- Problem description
Within the material below, transcribe exactly the lines from the one holding "export IMPL_drtPass1Iterations=2" through the one holding "export IMPL_yosys_area_share_simple=0.281", keeping both ends and skipping the rest.
*** Provided data ***
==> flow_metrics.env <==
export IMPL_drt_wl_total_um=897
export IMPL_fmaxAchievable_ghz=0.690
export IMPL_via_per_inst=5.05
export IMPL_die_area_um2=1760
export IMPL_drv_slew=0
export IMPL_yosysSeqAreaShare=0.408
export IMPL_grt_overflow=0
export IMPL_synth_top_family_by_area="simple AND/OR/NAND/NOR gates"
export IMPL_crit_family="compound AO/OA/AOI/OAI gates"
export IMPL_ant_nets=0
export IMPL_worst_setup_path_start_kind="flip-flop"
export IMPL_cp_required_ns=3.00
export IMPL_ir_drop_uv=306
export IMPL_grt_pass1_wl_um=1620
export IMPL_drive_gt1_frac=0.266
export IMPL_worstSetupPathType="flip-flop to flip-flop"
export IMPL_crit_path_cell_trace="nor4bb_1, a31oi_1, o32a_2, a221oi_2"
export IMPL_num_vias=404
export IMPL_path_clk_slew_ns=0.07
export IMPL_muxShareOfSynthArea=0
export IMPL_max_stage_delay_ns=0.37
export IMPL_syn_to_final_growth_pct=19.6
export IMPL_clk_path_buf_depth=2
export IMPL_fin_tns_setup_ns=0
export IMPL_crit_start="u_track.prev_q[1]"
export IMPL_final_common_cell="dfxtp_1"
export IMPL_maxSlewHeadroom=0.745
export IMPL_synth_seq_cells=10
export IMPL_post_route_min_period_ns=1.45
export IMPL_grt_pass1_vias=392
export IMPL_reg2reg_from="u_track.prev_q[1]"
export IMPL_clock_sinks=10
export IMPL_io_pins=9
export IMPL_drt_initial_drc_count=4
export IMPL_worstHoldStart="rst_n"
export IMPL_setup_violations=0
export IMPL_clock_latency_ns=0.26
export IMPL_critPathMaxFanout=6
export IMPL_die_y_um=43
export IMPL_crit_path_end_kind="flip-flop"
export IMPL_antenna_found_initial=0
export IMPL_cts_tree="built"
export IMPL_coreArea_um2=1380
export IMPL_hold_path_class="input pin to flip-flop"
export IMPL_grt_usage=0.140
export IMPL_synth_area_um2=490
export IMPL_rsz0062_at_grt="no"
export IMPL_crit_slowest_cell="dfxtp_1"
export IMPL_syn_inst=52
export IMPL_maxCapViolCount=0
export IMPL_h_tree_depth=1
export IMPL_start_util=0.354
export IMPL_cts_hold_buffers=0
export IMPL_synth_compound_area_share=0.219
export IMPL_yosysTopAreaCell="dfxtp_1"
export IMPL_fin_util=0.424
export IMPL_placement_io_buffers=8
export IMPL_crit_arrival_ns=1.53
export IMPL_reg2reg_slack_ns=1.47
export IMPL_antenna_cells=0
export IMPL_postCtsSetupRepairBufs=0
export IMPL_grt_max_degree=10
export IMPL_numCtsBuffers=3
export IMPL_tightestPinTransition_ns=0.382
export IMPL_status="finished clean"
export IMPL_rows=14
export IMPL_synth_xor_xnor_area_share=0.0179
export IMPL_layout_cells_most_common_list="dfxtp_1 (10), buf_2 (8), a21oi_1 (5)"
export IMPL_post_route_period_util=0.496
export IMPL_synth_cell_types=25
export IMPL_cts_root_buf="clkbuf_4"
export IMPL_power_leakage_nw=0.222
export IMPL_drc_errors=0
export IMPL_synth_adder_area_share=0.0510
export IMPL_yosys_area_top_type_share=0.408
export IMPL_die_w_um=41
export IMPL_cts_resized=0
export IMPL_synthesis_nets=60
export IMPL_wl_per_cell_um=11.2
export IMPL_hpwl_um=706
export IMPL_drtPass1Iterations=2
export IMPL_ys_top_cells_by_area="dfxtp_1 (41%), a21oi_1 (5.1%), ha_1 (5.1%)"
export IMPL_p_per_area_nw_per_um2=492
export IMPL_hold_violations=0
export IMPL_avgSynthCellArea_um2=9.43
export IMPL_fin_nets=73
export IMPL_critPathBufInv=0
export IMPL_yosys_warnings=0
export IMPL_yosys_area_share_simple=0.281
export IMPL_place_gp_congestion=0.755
[src/rtl/tadd3_partial.sv]
// Module: first-stage adder and partial-sum shifter. Adds A and B with an
// optional carry-in, then shifts by half a word, applying the 33-bit
// correction on a right shift when the first addition carried out.
// Assumes operands already prepared; reserved shift code passes unchanged.
module tadd3_partial
    import tadd3_pkg::*;
#(
    parameter int unsigned W = 32
) (
    input  logic [W-1:0] a,
    input  logic [W-1:0] b,
    input  logic         cin_en,
    input  logic         cin,
    input  logic [1:0]   scode,
    output logic [W-1:0] psum,
    output logic [W-1:0] shifted,
    output logic         part_below_a,
    output logic         rsv
);
    localparam int unsigned HW = W / 2;
    localparam logic [W-1:0] HALF_ONE = {{(HW-1){1'b0}}, 1'b1, {HW{1'b0}}};

    logic [W:0] wide_sum;
    logic       carry1;
    psh_e       sh;

    assign sh = psh_e'(scode);

    // Widened first addition to expose the carry out.
    always_comb begin
        wide_sum = {1'b0, a} + {1'b0, b} + {{W{1'b0}}, (cin_en & cin)};
        psum     = wide_sum[W-1:0];
        carry1   = wide_sum[W];
    end

    // Unsigned comparison feeding the merged overflow flag.
    always_comb begin
        part_below_a = (psum < a);
    end

    // Shift the partial sum by half a word.
    always_comb begin
        rsv = 1'b0;
        unique case (sh)
            PSH_NONE:  shifted = psum;
            PSH_RIGHT: shifted = (psum >> HW) + (carry1 ? HALF_ONE : '0);
            PSH_LEFT:  shifted = psum << HW;
            default: begin
                shifted = psum;
                rsv     = 1'b1;
            end
        endcase
    end

endmodule

[src/rtl/tadd3_final.sv]
// Module: second-stage adder producing the sum and its raw condition bits.
// Assumes both inputs are already in final form.
module tadd3_final
    import tadd3_pkg::*;
#(
    parameter int unsigned W = 32
) (
    input  logic [W-1:0]   lhs,
    input  logic [W-1:0]   rhs,
    output logic [W-1:0]   sum,
    output cond_flags_t    raw
);
    logic [W:0] wide;

    // Final addition, widened for carry out.
    always_comb begin
        wide = {1'b0, lhs} + {1'b0, rhs};
        sum  = wide[W-1:0];
    end

    // Derive zero, sign, carry and signed overflow of the final addition.
    always_comb begin
        raw.z = (sum == '0);
        raw.s = sum[W-1];
        raw.c = wide[W];
        raw.o = (lhs[W-1] == rhs[W-1]) && (sum[W-1] != lhs[W-1]);
    end

endmodule

[src/rtl/tadd3_unit.sv]
// Module: top of the three-operand adder slice. Prepares three operands,
// forms and shifts the partial sum, adds the third operand and registers
// result, flags and the unsupported indication on an accepted strobe.
// Assumes a synchronous active-low reset and one operation per strobe.
module tadd3_unit
    import tadd3_pkg::*;
#(
    parameter int unsigned W = 32
) (
    input  logic         clk,
    input  logic         rst_n,
    input  logic         in_valid,
    input  logic [31:0]  opnd_a,
    input  logic [31:0]  opnd_b,
    input  logic [31:0]  opnd_c,
    input  logic [1:0]   half_a,
    input  logic [1:0]   half_b,
    input  logic [1:0]   half_c,
    input  logic         neg_a,
    input  logic         neg_b,
    input  logic         neg_c,
    input  logic         use_carry,
    input  logic         carry_in,
    input  logic [1:0]   shift_sel,
    input  logic         flag_en,
    output logic         out_valid,
    output logic [31:0]  result,
    output logic         flag_z,
    output logic         flag_s,
    output logic         flag_c,
    output logic         flag_o,
    output logic         unsupported
);
    logic [W-1:0] raw_ops  [NUM_OPS];
    logic [1:0]   hcodes   [NUM_OPS];
    logic         negs     [NUM_OPS];
    logic [W-1:0] prep_ops [NUM_OPS];
    logic [NUM_OPS-1:0] half_rsv;

    logic [W-1:0] psum, shifted, sum;
    logic         below_a, shift_rsv, combo_bad, unsup_now;
    cond_flags_t  raw, flags_q;

    // Gather per-operand inputs into arrays for the generate loop.
    always_comb begin
        raw_ops[0] = opnd_a; raw_ops[1] = opnd_b; raw_ops[2] = opnd_c;
        hcodes[0]  = half_a; hcodes[1]  = half_b; hcodes[2]  = half_c;
        negs[0]    = neg_a;  negs[1]    = neg_b;  negs[2]    = neg_c;
    end

    for (genvar i = 0; i < NUM_OPS; i++) begin : g_prep
        tadd3_operand_prep #(.W(W)) u_prep (
            .val_in  (raw_ops[i]),
            .hcode   (hcodes[i]),
            .negate  (negs[i]),
            .val_out (prep_ops[i]),
            .rsv     (half_rsv[i])
        );
    end

    tadd3_partial #(.W(W)) u_part (
        .a            (prep_ops[0]),
        .b            (prep_ops[1]),
        .cin_en       (use_carry),
        .cin          (carry_in),
        .scode        (shift_sel),
        .psum         (psum),
        .shifted      (shifted),
        .part_below_a (below_a),
        .rsv          (shift_rsv)
    );

    tadd3_final #(.W(W)) u_fin (
        .lhs (shifted),
        .rhs (prep_ops[2]),
        .sum (sum),
        .raw (raw)
    );

    // Detect undefined control combinations and reserved codes.
    always_comb begin
        combo_bad = use_carry && ((psh_e'(shift_sel) == PSH_RIGHT) || flag_en);
        unsup_now = combo_bad || (|half_rsv) || shift_rsv;
    end

    // Result, unsupported and valid registers.
    always_ff @(posedge clk) begin
        if (!rst_n) begin
            out_valid   <= 1'b0;
            result      <= '0;
            unsupported <= 1'b0;
        end else begin
            out_valid <= in_valid;
            if (in_valid) begin
                result      <= sum;
                unsupported <= unsup_now;
            end
        end
    end

    // Condition flag registers, updated only on a supported flag-writing op.
    always_ff @(posedge clk) begin
        if (!rst_n) begin
            flags_q <= '0;
        end else if (in_valid && flag_en && !unsup_now) begin
            flags_q.z <= raw.z;
            flags_q.s <= raw.s;
            flags_q.c <= raw.c;
            flags_q.o <= raw.o | below_a;
        end
    end

    assign flag_z = flags_q.z;
    assign flag_s = flags_q.s;
    assign flag_c = flags_q.c;
    assign flag_o = flags_q.o;

    logic unused_psum;
    assign unused_psum = ^psum;

endmodule

[config.mk]
export PLATFORM = sky130hd
export DESIGN_NAME = tadd3_unit
export DESIGN_NICKNAME = d
export VERILOG_FILES = /design/src/rtl/tadd3_pkg.sv /design/src/rtl/tadd3_operand_prep.sv /design/src/rtl/tadd3_partial.sv /design/src/rtl/tadd3_final.sv /design/src/rtl/tadd3_unit.sv
export SDC_FILE = /design/constraint.sdc
export NUM_CORES = 1
export LEC_CHECK = 0
export ABC_AREA = 1
export BUFFER_PORTS_ARGS = -buffer_cell sky130_fd_sc_hd__buf_4
export CAP_MARGIN = 0
export CORE_MARGIN = 3
export CORE_UTILIZATION = 44
export CTS_CLUSTER_DIAMETER = 60
export DETAILED_ROUTE_END_ITERATION = 7
export GPL_ROUTABILITY_DRIVEN = 1
export PLACE_DENSITY_LB_ADDON = 0.12
export RECOVER_POWER = 25
export SYNTH_ARGS = -nofsm -noshare
export SYNTH_HDL_FRONTEND = slang
export SYNTH_SLANG_ARGS = --single-unit
[constraint.sdc]
create_clock -name clk -period 8.3 [get_ports clk]
set_clock_uncertainty 0.2 [all_clocks]
set_input_delay 1.66 -clock clk [delete_from_list [all_inputs] [get_ports clk]]
set_output_delay 1.66 -clock clk [all_outputs]
set_load 0.02 [all_outputs]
*** End of Provided data ***
- Written solution
export IMPL_drtPass1Iterations=2
export IMPL_ys_top_cells_by_area="dfxtp_1 (41%), a21oi_1 (5.1%), ha_1 (5.1%)"
export IMPL_p_per_area_nw_per_um2=492
export IMPL_hold_violations=0
export IMPL_avgSynthCellArea_um2=9.43
export IMPL_fin_nets=73
export IMPL_critPathBufInv=0
export IMPL_yosys_warnings=0
export IMPL_yosys_area_share_simple=0.281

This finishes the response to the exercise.